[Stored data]
──────────────────────────────

== run A ==
// lc4_core
module lc4_core
   (input  wire        clk,
    input  wire        rst,
    output wire [15:0] o_cur_pc,
    input  wire [15:0] i_cur_insn,
    output wire [15:0] o_dmem_addr,
    input  wire [15:0] i_cur_dmem_data,
    output wire        o_dmem_we,
    output wire [15:0] o_dmem_towrite,
    output wire [1:0]  test_stall,
    output wire [15:0] test_cur_pc,
    output wire [15:0] test_cur_insn,
    output wire        test_regfile_we,
    output wire [2:0]  test_regfile_wsel,
    output wire [15:0] test_regfile_data,
    output wire        test_nzp_we,
    output wire [2:0]  test_nzp_new_bits,
    output wire        test_dmem_we,
    output wire [15:0] test_dmem_addr,
    output wire [15:0] test_dmem_data
    );
clock: 58.7 ns
lec_check: 0
abc_area: 0
cap_margin: 20
cell_pad_in_sites_global_placement: 0
core_aspect_ratio: 0.84
core_margin: 5
core_utilization: 16
gpl_routability_driven: 1
min_routing_layer: met2
place_density_lb_addon: 0.04
setup_slack_margin: 5.0
slew_margin: 20
run.sh (not shown) runs the stock make flow with config.mk's settings and CLKGATE_MAP_FILE=.
Run A went all the way through synthesis, placement and routing and the layout is clean on timing, DRC and antenna.
==> v24 <==
==> flow/design.v <==
module top(
  input  logic         clk,
  input  logic         rst_n,
  input  logic [31:0]  a, b, c, d, e,  
  output logic [63:0]  y  
);
logic [63:0] mul1_reg, mul2_reg;    
logic [63:0] mul3_reg;             
logic [63:0] sum1_reg;             
logic [63:0] sum2_reg;             
logic [63:0] final_result_reg;    
always_ff @(posedge clk or negedge rst_n) begin
  if (!rst_n) begin
    mul1_reg <= '0;
    mul2_reg <= '0;
  end else begin
    mul1_reg <= a * b;    
    mul2_reg <= c * d;    
  end
end
always_ff @(posedge clk or negedge rst_n) begin
  if (!rst_n) begin
    mul3_reg <= '0;
  end else begin
    mul3_reg <= mul1_reg[31:0] * e;  
  end
end
always_ff @(posedge clk or negedge rst_n) begin
  if (!rst_n) begin
    sum1_reg <= '0;
  end else begin
    sum1_reg <= mul1_reg + mul2_reg;
  end
end
always_ff @(posedge clk or negedge rst_n) begin
  if (!rst_n) begin
    sum2_reg <= '0;
  end else begin
    sum2_reg <= sum1_reg + mul3_reg;
  end
end
always_ff @(posedge clk or negedge rst_n) begin
  if (!rst_n) begin
    final_result_reg <= '0;
  end else begin
    if (|a)  
      final_result_reg <= sum2_reg + sum1_reg;
    else
      final_result_reg <= sum2_reg - mul2_reg;
  end
end
(* IOB="TRUE" *)
always_ff @(posedge clk or negedge rst_n) begin
  if (!rst_n) begin
    y <= '0;
  end else begin
    y <= final_result_reg;
  end
end
endmodule
==> flow/run.sh <==
#!/bin/bash
# the make line also repeats each setting of config.mk as NAME=value (left out here)
make -C /OpenROAD-flow-scripts/flow DESIGN_CONFIG=/design/flow/config.mk WORK_HOME=/design/flow/orfs CLKGATE_MAP_FILE= finish
==> flow/config.mk <==
export PLATFORM = sky130hd
export DESIGN_NAME = top
export DESIGN_NICKNAME = top
export VERILOG_FILES = /design/flow/design.v
export SDC_FILE = /design/flow/constraint.sdc
export NUM_CORES = 4
export LEC_CHECK = 0
export ABC_AREA = 1
export CAP_MARGIN = 20
export CORE_MARGIN = 2
export CORE_UTILIZATION = 72
export CTS_CLUSTER_DIAMETER = 218
export PLACE_DENSITY_LB_ADDON = 0.19
export SLEW_MARGIN = 15
export TNS_END_PERCENT = 30
==> flow/constraint.sdc <==
create_clock -name core_clock -period 8.16 [get_ports {clk}]
set_input_delay 1.6320 -clock core_clock [delete_from_list [all_inputs] [get_ports {clk}]]
set_output_delay 1.6320 -clock core_clock [all_outputs]
set_load 0.01 [all_outputs]
==> v18: changes against v24 <==
Settings changed: ABC_AREA 1 to unset, CORE_UTILIZATION 72 to 37, CTS_CLUSTER_DIAMETER 218 to unset, PLACE_DENSITY_LB_ADDON 0.19 to unset, SLEW_MARGIN 15 to 20, TNS_END_PERCENT 30 to unset.
==> flow/constraint.sdc (replaced) <==
create_clock -name core_clock -period 10.2 [get_ports {clk}]
set_input_delay 2.0400 -clock core_clock [delete_from_list [all_inputs] [get_ports {clk}]]
set_output_delay 2.0400 -clock core_clock [all_outputs]
set_load 0.01 [all_outputs]
==> v15: changes against v24 <==
Settings changed: CORE_ASPECT_RATIO set to 0.59, CORE_UTILIZATION 72 to 56, CTS_CLUSTER_DIAMETER 218 to 123, GPL_ROUTABILITY_DRIVEN set to 0, GPL_TIMING_DRIVEN set to 0, HOLD_SLACK_MARGIN set to -0.05, MAX_ROUTING_LAYER set to met4, PLACE_DENSITY set to 0.47, PLACE_DENSITY_LB_ADDON 0.19 to unset, SLEW_MARGIN 15 to 40, TNS_END_PERCENT 30 to 60.
==> flow/constraint.sdc (replaced) <==
create_clock -name core_clock -period 14.9 [get_ports {clk}]
set_input_delay 2.9800 -clock core_clock [delete_from_list [all_inputs] [get_ports {clk}]]
set_output_delay 2.9800 -clock core_clock [all_outputs]
set_load 0.01 [all_outputs]
==> v8: changes against v24 <==
Settings changed: ABC_AREA 1 to unset, CTS_CLUSTER_DIAMETER 218 to unset, PLACE_DENSITY_LB_ADDON 0.19 to 0.01, SLEW_MARGIN 15 to 20, TNS_END_PERCENT 30 to unset.
==> flow/constraint.sdc (replaced) <==
create_clock -name core_clock -period 8.52 [get_ports {clk}]
set_input_delay 1.7040 -clock core_clock [delete_from_list [all_inputs] [get_ports {clk}]]
set_output_delay 1.7040 -clock core_clock [all_outputs]
set_load 0.01 [all_outputs]
==> metrics.csv <==
metric;value;unit
WHS Endpoint;y[3];
Non-clk invs;2668;
net count after synthesis;17092;
Levels on crit path;28;
RSZ-0062 raised after global routing;false;
Total Wirelength;331.6;mm
path depth of the worst reg2reg path;24;
Worst setup endpoint;mul2_reg[62];
outcome;timing/DRC/antenna clean;
largest net degree at the start of global routing;156;
WL met3;16.61;mm
Non-Filler Instances;17691;
(the above is from v18)
==> metrics.csv <==
metric;value;unit
WL met3;48.00;mm
outcome;failed layout checks;
endpoints failing setup;11;
net count after synthesis;17092;
Non-Filler Instances;16413;
SO Faults;negative setup slack;
RSZ-0062 raised after global routing;true;
path depth of the worst reg2reg path;26;
largest net degree at the start of global routing;176;
Total Wirelength;392.2;mm
WHS Endpoint;y[57];
Levels on crit path;27;
Non-clk invs;2668;
Worst setup endpoint;mul1_reg[49];
final setup margin;-0.09376;ns
(the above is from v8)
==> metrics.csv <==
metric;value;unit
WL met3;53.60;mm
Non-clk invs;5429;
outcome;timing/DRC/antenna clean;
Levels on crit path;28;
net count after synthesis;21977;
Total Wirelength;444.3;mm
largest net degree at the start of global routing;174;
Non-Filler Instances;21282;
(the above is from v24)
==> metrics.csv <==
metric;value;unit
Non-clk invs;5429;
Levels on crit path;23;
net count after synthesis;21977;
outcome;timing/DRC/antenna clean;
WHS Endpoint;y[35];
Total Wirelength;558.2;mm
RSZ-0062 raised after global routing;false;
WL met3;117.8;mm
(the above is from v15)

──────────────────────────────

> Problem requirements:
Repeat the data verbatim.

> Output for this exercise:
== run A ==
// lc4_core
module lc4_core
   (input  wire        clk,
    input  wire        rst,
    output wire [15:0] o_cur_pc,
    input  wire [15:0] i_cur_insn,
    output wire [15:0] o_dmem_addr,
    input  wire [15:0] i_cur_dmem_data,
    output wire        o_dmem_we,
    output wire [15:0] o_dmem_towrite,
    output wire [1:0]  test_stall,
    output wire [15:0] test_cur_pc,
    output wire [15:0] test_cur_insn,
    output wire        test_regfile_we,
    output wire [2:0]  test_regfile_wsel,
    output wire [15:0] test_regfile_data,
    output wire        test_nzp_we,
    output wire [2:0]  test_nzp_new_bits,
    output wire        test_dmem_we,
    output wire [15:0] test_dmem_addr,
    output wire [15:0] test_dmem_data
    );
clock: 58.7 ns
lec_check: 0
abc_area: 0
cap_margin: 20
cell_pad_in_sites_global_placement: 0
core_aspect_ratio: 0.84
core_margin: 5
core_utilization: 16
gpl_routability_driven: 1
min_routing_layer: met2
place_density_lb_addon: 0.04
setup_slack_margin: 5.0
slew_margin: 20
run.sh (not shown) runs the stock make flow with config.mk's settings and CLKGATE_MAP_FILE=.
Run A went all the way through synthesis, placement and routing and the layout is clean on timing, DRC and antenna.
==> v24 <==
==> flow/design.v <==
module top(
  input  logic         clk,
  input  logic         rst_n,
  input  logic [31:0]  a, b, c, d, e,  
  output logic [63:0]  y  
);
logic [63:0] mul1_reg, mul2_reg;    
logic [63:0] mul3_reg;             
logic [63:0] sum1_reg;             
logic [63:0] sum2_reg;             
logic [63:0] final_result_reg;    
always_ff @(posedge clk or negedge rst_n) begin
  if (!rst_n) begin
    mul1_reg <= '0;
    mul2_reg <= '0;
  end else begin
    mul1_reg <= a * b;    
    mul2_reg <= c * d;    
  end
end
always_ff @(posedge clk or negedge rst_n) begin
  if (!rst_n) begin
    mul3_reg <= '0;
  end else begin
    mul3_reg <= mul1_reg[31:0] * e;  
  end
end
always_ff @(posedge clk or negedge rst_n) begin
  if (!rst_n) begin
    sum1_reg <= '0;
  end else begin
    sum1_reg <= mul1_reg + mul2_reg;
  end
end
always_ff @(posedge clk or negedge rst_n) begin
  if (!rst_n) begin
    sum2_reg <= '0;
  end else begin
    sum2_reg <= sum1_reg + mul3_reg;
  end
end
always_ff @(posedge clk or negedge rst_n) begin
  if (!rst_n) begin
    final_result_reg <= '0;
  end else begin
    if (|a)  
      final_result_reg <= sum2_reg + sum1_reg;
    else
      final_result_reg <= sum2_reg - mul2_reg;
  end
end
(* IOB="TRUE" *)
always_ff @(posedge clk or negedge rst_n) begin
  if (!rst_n) begin
    y <= '0;
  end else begin
    y <= final_result_reg;
  end
end
endmodule
==> flow/run.sh <==
#!/bin/bash
# the make line also repeats each setting of config.mk as NAME=value (left out here)
make -C /OpenROAD-flow-scripts/flow DESIGN_CONFIG=/design/flow/config.mk WORK_HOME=/design/flow/orfs CLKGATE_MAP_FILE= finish
==> flow/config.mk <==
export PLATFORM = sky130hd
export DESIGN_NAME = top
export DESIGN_NICKNAME = top
export VERILOG_FILES = /design/flow/design.v
export SDC_FILE = /design/flow/constraint.sdc
export NUM_CORES = 4
export LEC_CHECK = 0
export ABC_AREA = 1
export CAP_MARGIN = 20
export CORE_MARGIN = 2
export CORE_UTILIZATION = 72
export CTS_CLUSTER_DIAMETER = 218
export PLACE_DENSITY_LB_ADDON = 0.19
export SLEW_MARGIN = 15
export TNS_END_PERCENT = 30
==> flow/constraint.sdc <==
create_clock -name core_clock -period 8.16 [get_ports {clk}]
set_input_delay 1.6320 -clock core_clock [delete_from_list [all_inputs] [get_ports {clk}]]
set_output_delay 1.6320 -clock core_clock [all_outputs]
set_load 0.01 [all_outputs]
==> v18: changes against v24 <==
Settings changed: ABC_AREA 1 to unset, CORE_UTILIZATION 72 to 37, CTS_CLUSTER_DIAMETER 218 to unset, PLACE_DENSITY_LB_ADDON 0.19 to unset, SLEW_MARGIN 15 to 20, TNS_END_PERCENT 30 to unset.
==> flow/constraint.sdc (replaced) <==
create_clock -name core_clock -period 10.2 [get_ports {clk}]
set_input_delay 2.0400 -clock core_clock [delete_from_list [all_inputs] [get_ports {clk}]]
set_output_delay 2.0400 -clock core_clock [all_outputs]
set_load 0.01 [all_outputs]
==> v15: changes against v24 <==
Settings changed: CORE_ASPECT_RATIO set to 0.59, CORE_UTILIZATION 72 to 56, CTS_CLUSTER_DIAMETER 218 to 123, GPL_ROUTABILITY_DRIVEN set to 0, GPL_TIMING_DRIVEN set to 0, HOLD_SLACK_MARGIN set to -0.05, MAX_ROUTING_LAYER set to met4, PLACE_DENSITY set to 0.47, PLACE_DENSITY_LB_ADDON 0.19 to unset, SLEW_MARGIN 15 to 40, TNS_END_PERCENT 30 to 60.
==> flow/constraint.sdc (replaced) <==
create_clock -name core_clock -period 14.9 [get_ports {clk}]
set_input_delay 2.9800 -clock core_clock [delete_from_list [all_inputs] [get_ports {clk}]]
set_output_delay 2.9800 -clock core_clock [all_outputs]
set_load 0.01 [all_outputs]
==> v8: changes against v24 <==
Settings changed: ABC_AREA 1 to unset, CTS_CLUSTER_DIAMETER 218 to unset, PLACE_DENSITY_LB_ADDON 0.19 to 0.01, SLEW_MARGIN 15 to 20, TNS_END_PERCENT 30 to unset.
==> flow/constraint.sdc (replaced) <==
create_clock -name core_clock -period 8.52 [get_ports {clk}]
set_input_delay 1.7040 -clock core_clock [delete_from_list [all_inputs] [get_ports {clk}]]
set_output_delay 1.7040 -clock core_clock [all_outputs]
set_load 0.01 [all_outputs]
==> metrics.csv <==
metric;value;unit
WHS Endpoint;y[3];
Non-clk invs;2668;
net count after synthesis;17092;
Levels on crit path;28;
RSZ-0062 raised after global routing;false;
Total Wirelength;331.6;mm
path depth of the worst reg2reg path;24;
Worst setup endpoint;mul2_reg[62];
outcome;timing/DRC/antenna clean;
largest net degree at the start of global routing;156;
WL met3;16.61;mm
Non-Filler Instances;17691;
(the above is from v18)
==> metrics.csv <==
metric;value;unit
WL met3;48.00;mm
outcome;failed layout checks;
endpoints failing setup;11;
net count after synthesis;17092;
Non-Filler Instances;16413;
SO Faults;negative setup slack;
RSZ-0062 raised after global routing;true;
path depth of the worst reg2reg path;26;
largest net degree at the start of global routing;176;
Total Wirelength;392.2;mm
WHS Endpoint;y[57];
Levels on crit path;27;
Non-clk invs;2668;
Worst setup endpoint;mul1_reg[49];
final setup margin;-0.09376;ns
(the above is from v8)
==> metrics.csv <==
metric;value;unit
WL met3;53.60;mm
Non-clk invs;5429;
outcome;timing/DRC/antenna clean;
Levels on crit path;28;
net count after synthesis;21977;
Total Wirelength;444.3;mm
largest net degree at the start of global routing;174;
Non-Filler Instances;21282;
(the above is from v24)
==> metrics.csv <==
metric;value;unit
Non-clk invs;5429;
Levels on crit path;23;
net count after synthesis;21977;
outcome;timing/DRC/antenna clean;
WHS Endpoint;y[35];
Total Wirelength;558.2;mm
RSZ-0062 raised after global routing;false;
WL met3;117.8;mm
(the above is from v15)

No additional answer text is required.